Now, I have 2 more slots to fill. The next category has 6 players, but since I needed only 2, I raised the bar a bit.
– Reached #1 or at least 1 Grand Slam won
– At least 3 Grand Slam Finals reached
– At least 2 year end top 5 rankings
– Players: M Hingis, A Ivanovic, S Kuznetsova, D Safina
At this point, Jelena Jankovic and Mary Pierce are dropped from being considered in my Top 10 greatest list. Jankovic may have reached the #1 spot but she only has 1 major final to her name. Mary Pierce, despite 1 major and 2 other finals was in the top 5 for only 1 year in the whole decade and never reached the top spot. As we are talking best of the best in the decade, a player must really meet a particular criterion to be included.
From those remaining, Ivanovic reached 3 major finals, won at least one, and held the top spot as well. She’s definitely a deserving candidate to be in the top 10. Hingis was year-end #1 for 2000 but hasn’t won any major title in the past decade. Her 2006 comeback and 2nd retirement doesn’t impact my selection process. Kuznetsova reached 4 finals and won 2. But her biggest accomplishment that puts her above the others in this group is finishing in the top 5 for 4 years (2004, 2006, 2007, and 2009). She didn’t however reach the top spot but finished a year at #2. Safina is the weakest in the group with 3 major finals, a controversial #1 ranking and no grand slam title to her name. She did finish the past 2 years within the top 3 in the world. At least, she was considered. For my #9 greatest player, I pick Svetlana Kuznetsova. My #10 pick is Ana Ivanovic. (If I would ever make a top 10 list for 1990-1999, Hingis is a shoo-in.)

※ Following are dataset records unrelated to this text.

[src/rtl/param_reg_file.sv]
// param_reg_file: parameterised two-read/one-write register file with sequential clear
// Optional feature: define REGFILE_BYPASS_EN to forward same-cycle write data to a matching read port.
module param_reg_file #(
    parameter  int WIDTH = 8,
    parameter  int DEPTH = 16,
    localparam int AW    = $clog2(DEPTH)
) (
    input  logic             clk,
    input  logic             Reset_n,
    input  logic             RegFileRead,
    input  logic             RegFileWrite,
    input  logic [WIDTH-1:0] Datain,
    input  logic [AW-1:0]    Source1,
    input  logic [AW-1:0]    Source2,
    input  logic [AW-1:0]    Destin,
    input  logic             Clear,
    output logic [WIDTH-1:0] Dataout1,
    output logic [WIDTH-1:0] Dataout2,
    output logic             ReadValid,
    output logic             Busy
);
    typedef enum logic {IDLE, CLEARING} state_t;

    state_t           r_state;
    logic [WIDTH-1:0] r_mem [DEPTH];
    logic [AW-1:0]    r_cnt;
    logic [WIDTH-1:0] r_dout1;
    logic [WIDTH-1:0] r_dout2;
    logic             r_valid;
    logic             r_busy;
    logic [WIDTH-1:0] w_rd1;
    logic [WIDTH-1:0] w_rd2;

`ifdef REGFILE_BYPASS_EN
    // A read only happens when Clear is low, so a requested write is always accepted alongside it
    assign w_rd1 = (RegFileWrite && Destin == Source1) ? Datain : r_mem[Source1];
    assign w_rd2 = (RegFileWrite && Destin == Source2) ? Datain : r_mem[Source2];
`else
    assign w_rd1 = r_mem[Source1];
    assign w_rd2 = r_mem[Source2];
`endif

    assign Dataout1  = r_dout1;
    assign Dataout2  = r_dout2;
    assign ReadValid = r_valid;
    assign Busy      = r_busy;

    // FSM, storage and registered outputs; Clear wins over read/write in IDLE, all requests ignored while clearing
    always_ff @(posedge clk or negedge Reset_n) begin
        if (!Reset_n) begin
            for (int i = 0; i < DEPTH; i++) r_mem[i] <= '0;
            r_state <= IDLE;
            r_cnt   <= '0;
            r_dout1 <= '0;
            r_dout2 <= '0;
            r_valid <= 1'b0;
            r_busy  <= 1'b0;
        end else begin
            r_valid <= 1'b0;
            case (r_state)
                IDLE: begin
                    if (Clear) begin
                        r_state <= CLEARING;
                        r_cnt   <= '0;
                        r_busy  <= 1'b1;
                    end else begin
                        if (RegFileWrite) r_mem[Destin] <= Datain;
                        if (RegFileRead) begin
                            r_dout1 <= w_rd1;
                            r_dout2 <= w_rd2;
                            r_valid <= 1'b1;
                        end
                    end
                end
                CLEARING: begin
                    r_mem[r_cnt] <= '0;
                    r_cnt        <= r_cnt + AW'(1);
                    if (r_cnt == {AW{1'b1}}) begin
                        r_state <= IDLE;
                        r_busy  <= 1'b0;
                    end
                end
                default: r_state <= IDLE;
            endcase
        end
    end
endmodule
[config.mk]
export PLATFORM = sky130hd
export DESIGN_NAME = param_reg_file
export DESIGN_NICKNAME = d
export VERILOG_FILES = /design/src/rtl/param_reg_file.sv
export SDC_FILE = /design/constraint.sdc
export NUM_CORES = 1
export LEC_CHECK = 0
export CORE_UTILIZATION = 23
export CTS_CLUSTER_DIAMETER = 50
export DETAILED_ROUTE_END_ITERATION = 12
export GPL_TIMING_DRIVEN = 1
export SLEW_MARGIN = 40
export SYNTH_ARGS = -nofsm -noshare
export SYNTH_HDL_FRONTEND = slang
export SYNTH_SLANG_ARGS = --single-unit
[constraint.sdc]
create_clock -name clk -period 5.59 [get_ports clk]
set_input_delay 1.677 -clock clk [delete_from_list [all_inputs] [get_ports clk]]
set_output_delay 1.677 -clock clk [all_outputs]
set_load 0.02 [all_outputs]
## Word level (Yosys, flattened, before mapping)

Cells that the tools add are included.

- Input bits: 25
- Output and inout bits: 18
- Word-level logic and storage cells: 72
- Register bits: 151

- Bitwise operators: 8
- $lt $le $gt $ge: 6
- Muxes and demuxes: 25
- Eq/ne operators: 5
- Reductions and logical operators: 5
- Add/sub/neg operators: 1

Operators with widths:

| cell | count |
|---|---|
| 128-bit 2-to-1 mux | 2 |
| 128-bit case mux with 2 select lines | 1 |
| 128-bit bitwise AND | 1 |
| 128-bit bitwise mux | 1 |
| 128-bit NOT | 1 |
| 8-bit binary-select mux with 4-bit select | 2 |
| 8-bit demux with 4-bit select | 2 |
| 8-bit 2-to-1 mux | 6 |
| 5-bit greater-or-equal comparator (second input constant) | 4 |
| 4-bit NOT with 5-bit output | 4 |
| 5-bit by 1-bit < comparator with 1-bit output (second input constant) | 2 |
| 4-bit case mux with 2 select lines | 1 |
| 1-bit 2-to-1 mux | 7 |
| 2-bit inequality test (second input constant) | 3 |
| 4-bit by 1-bit adder with 4-bit output (second input constant) | 1 |
| 4-bit equality test (second input constant) | 1 |
| 4-bit 2-to-1 mux | 1 |
| 1-bit case mux with 2 select lines | 2 |
| 2-bit AND reduction | 2 |
| 3-bit AND reduction | 1 |
| 1-bit logical AND | 2 |
| 2-bit by 1-bit inequality test with 1-bit output (second input constant) | 1 |
| 1-bit NOT | 2 |

## Longest topological paths before layout

- Word-level depth: 9
- Depth in mapped cells: 8
- Gate-level depth less buffers: 5

## Worst setup path after synthesis

No wires, ideal clock.

- Path type: input port to flip-flop
- From: input port Clear
- To: register r_mem[29] (netlist name)
- Buffers on the path: 4
- Cell stages on the path: 8
- Path slack: 2.288 ns
- Required time: 5.471 ns
- Setup time: 0.119 ns
- Data arrival time: 3.183 ns
- Path through: buf_6 -> or3b_1 -> buf_6 -> or4_4 -> buf_6 -> buf_6 -> nand3_1 -> o21ai_2

- Cells in the longest elaborated chain, start to end: 2

RTL lines:

| item | RTL line | source |
|---|---|---|
| from (decl) | 16 | `input logic Clear,` |
| 2-bit inequality test (no source line) | - |  |
| 2-bit AND reduction (no source line) | - |  |
| to (signal, indexed assignment) | 67 | `if (RegFileWrite) r_mem[Destin] <= Datain;` |
| to (decl) | 25 | `logic [WIDTH-1:0] r_mem [DEPTH];` |

No other way between the ends.
A chain may end at the register's enable or synchronous reset.

## Worst setup path in the final report

- From: input port Clear
- To: register r_mem[65] (netlist name)

The elaborated chain is that of the path after synthesis.

==> impl.org <==
** Power
- Worst vdd rail ir drop :: between 0.2 and 0.25 mV
- Internal power comes to 2.40 mW.
- For this design the ratio of total power to cell area is 384 nW/um2.
- Relative contribution of sequential cells to total power :: 40.6%
- For this design the total switching power over the nets is around 1.2 mW.
- Summed over all cells, the static leakage comes to 3.95 nW.
- Net switching fraction of the power :: 33.5%
- Combinational share of power :: 26.3%
- The clock network accounts for 33.1% of the total power.

** Worst setup path
- Peak fanout along the critical path :: 13
- For the worst setup path, the data arrival time is 4370 ps.
- Worst Setup Start Kind :: primary input
- Sequence of cells on the critical path :: clkdlybuf4s50_1 > or3b_2 > buf_4 > nor3_2 > a21oi_1 > a22o_1
- Beginning of the worst register-to-register path :: r_state
- Tracing the worst setup path back leads to its startpoint at Clear.
- STA classifies the critical path endpoint as a register.
- Critical path required time :: 5910 ps
- Classification of the worst setup path :: in -> reg
- For this run, the slowest stage of the critical path takes 780 ps.
- The slowest stage of the critical path belongs to the cell or3b_2.

** Place
- Detailed placement HPWL :: 16700 um
- Routability-driven placement congestion ratio :: roughly 0.80
- During placement, the flow inserted port buffers numbering 42.
- Area after DPL :: around 8800 um2

** Routing
- Final WL :: roughly 24000 um
- Post-DR vias/cell :: 5.15
- Number of remaining DRC errors :: 0
- Detailed-route via count :: about 5700
- Final antenna-violating net count :: 0
- The pre-antenna-repair detailed-routing pass consisted of 5 iterations.
- For this block, the initial DRC count from the detailed router was 596.
- Dividing the detail-routed wire length by the instance count gives 21.6 um.

** Min path
- Worst Hold Class :: reg -> reg
- Launch point of the worst hold path :: Dataout1[0]

** Yosys
- Syn nets :: around 660
- The share of synthesized area in the top cell type comes to 47.4%.
- Synth Instances :: 628
- The biggest area contributor in the post-synthesis netlist is dfrtp_1.
- Async SR Flop Fraction :: 100%
- Synth cell types :: 47
- Synth area leaders :: dfrtp_1, mux4_2, a22o_1
- Mean area per synthesized cell :: 12.7 um2
- Counting flops and latches in the post-synthesis netlist gives ~150.
- Post-synth EDFFs :: 0
- Main flop type after synthesis :: dfrtp_1
- Syn Std Cell Area :: 7970 um2
- The Yosys step of the flow raised 0 warnings.
- After synthesis, flip-flops and latches occupy a little under half of the total area.

** STA
- Post-route minimum period :: 4060 ps
- Setup Viol. Count Final :: 0
- Slew at the pin closest to its max-slew limit :: 934 ps
- The total count of hold-check failures in the final report was 0.
- Fin Setup TNS :: 0 ps
- Slew HR :: 37.6%
- Clock Skews :: 9.56 ps
- The number of pins with negative max-slew slack in the final report was 0.
- The worst path uses 72.6% of the clock period.
- Highest achievable clock rate :: 246 MHz
- Setup repair after global routing left no endpoint under its margin.

** Floorplanning
- In this run the count of I/O pins placed on the die edge is between 40 and 50.
- The region available for standard cell placement spans roughly 34000 um2.
- The die covers 35400 um2.
- The die is 188 um tall.
- Total number of placement rows :: 67
- Once the floorplan was initialized, standard cells occupied 23.6% of the core.
- Horizontal die dimension :: approximately 190 um

** Flow run
- Max-cap violations in this run came to 0.

** Cells and area
- The number of antenna diodes in the final layout is 0.
- Count of nets after finishing :: 683
- The layout has between 3000 and 4000 filler cells.
- Fraction of layout cells with a size suffix above 1 :: a little under a quarter
- Area growth syn-to-layout :: 18.0%
- The finished cells cover 9400 um2.
- For this run, the share of the core covered by cells in the final layout is 27.8%.

** Global routing
- The number of global-route vias before repair came to between 5000 and 6000.
- Global routing finished with a remaining overflow of 0.
- The initial antenna violation count was 0.
- The first global-routing pass estimated 37400 um of wire.
- Global routing used around 14% of the available tracks across all layers.
- Maximum number of pins on one net before global-route repair :: 86

** CTS
- In this run the deepest clock path goes through 2 buffers.
- Once the clock tree was built, the setup fixing pass inserted 0 buffers.
- Cell at the root of the clock tree :: clkbuf_16
- Level count of the clock H-tree :: 4
- TritonCTS buffer count :: 17
- TritonCTS clock tree :: done
- After clock tree synthesis, the clock-pin slew on the worst setup and hold paths is 70 ps.
- Hold-fix buffers, CTS :: 0
- Gates resized, CTS repair :: 0
- The later pin in the worst-skew pair is clocked with a latency of 430 ps.
- Counting every sink on the clock net gives 151.

** Run status
- The run finished with clean final reports.
cell families after synthesis:
kind of cell    count (synthesis)  share of synthesized area [%]
fa+ha+maj                       5                          0.785
buf+inv                        61                           3.58
mux                            88                           20.2
compound gates                200                           18.8
flops                         151                           47.4
xor+xnor                        2                          0.220
simple gates                  121                           9.00
path summary, 6_finish.rpt:
kind                                to  depth (start not counted)  slack, ps
hold reg to reg            Dataout1[0]                          2        500
max in group asynchronous    r_mem[71]                          2       3310
setup / recovery             r_mem[65]                          6       1530
min in group asynchronous    r_mem[11]                          1       1300
hold / removal             Dataout1[0]                          2        500
setup reg to reg             r_mem[65]                          5       2740
cell usage after synthesis (5+ instances only):
library cell and count:
a21oi_1 16, a21oi_2 7, a22o_1 96, a22oi_1 11, buf_2 15, buf_6 5, clkbuf_1 22, dfrtp_1 151
ha_1 5, inv_1 14, mux2_2 10, mux2i_1 21, mux4_2 57, nand2_1 48, nand3_1 13, nor2_1 21
nor2b_1 7, nor3_4 8, o21ai_0 47, o21ai_2 8
registers in the layout, summed over array words and instances, names as in the netlist:
register and flops:
Busy 1, Dataout1 8, Dataout2 8, ReadValid 1, r_cnt 4, r_mem 128
r_state 1
layout by cell type (no fill, tap or decap), types with 5 or more instances in the layout:
cell               n
nor2_1            20
clkdlybuf4s50_1   37
nand3_1           13
o21ai_0           47
o21ai_2            8
a21oi_2            7
nor3_4             8
ha_1               5
a21oi_1           16
nor2b_1            7
a22o_1            96
clkbuf_16         17
mux2_2            10
a22oi_1           11
mux2i_1           21
dfrtp_1          151
buf_4             12
mux4_2            57
nand2_1           48
inv_1             14
cell type report:
type | count | area, um2 | area share, %
clock buffers | 17 | 425 | 4.53
clock inverters | 15 | 179 | 1.90
inverters | 15 | 56.3 | 0.599
multi-input cells | 416 | 3920 | 41.7
flip-flops and latches | 151 | 3780 | 40.2
well taps | 448 | 561 | 5.96
repair buffers | 52 | 484 | 5.15
stage by stage:
step                instances  worst slack (ps)  hold slack (ps)  total power [mW]
global placement         1082              1140              489              2.42
global route             1114              1350              524              3.78
floorplan                 628              2290              476              2.03
finish                   1114              1530              501              3.61
CTS                      1114              1580              515              3.63
detailed placement       1082              1130              498              2.44
routing by layer:
layer	global-route usage [%]	wire length [um]	share of wire, %
met2	21.6	11300	47
met4	6.13	826	3.4
met3	2.43	996	4.1
met1	19.5	11000	46
met5	0	0	0
power by group through the flow:
stage | Clock (mW) | Sequential [mW] | Combinational, mW
floorplan | 0 | 1.48 | 0.550
global placement | 0 | 1.48 | 0.938
detailed placement | 0 | 1.48 | 0.956
CTS | 1.20 | 1.47 | 0.959
global route | 1.25 | 1.49 | 1.03
finish | 1.19 | 1.47 | 0.950
worst max-delay path, delay by kind of cell:
kind            cells  cell delay (ps)
compound gates      2              550
buf+inv             2              840
simple gates        2             1280
Power figures use the tool's default switching activity.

I’m now very tired and sleepy and I didn’t expect this selection process to take so much energy out of me. Before I log off for the night, here’s a recap my top 10 list:
#1. Serena Williams
#2. Justine Henin
#3. Venus Williams
#4. Lindsay Davenport
#5. Maria Sharapova
#6. Kim Clijsters
#7. Amelie Mauresmo
#8. Jennifer Capriati
#9. Svetlana Kuznetsova
#10. Ana Ivanovic
Some comments on my final list:
– Serena, Justine and Venus won 24 of 40 grand slam titles between them.
– Separating Davenport, Sharapova, and Clijsters was the hardest.
– Two members of the top 3 come from one family.
– 2 continents and 3 countries were represented in the top 5.
– Americans outnumber Russians in the top 10; 4 to 2.
– Only 1 player in the top 10 has retired, and it’s not Jennifer Capriati.
Now, I’ll wait for another day before ranking the men. Who will I select behind Federer and Nadal? Where will Marat Safin rank? How about American legends Agassi and Sampras?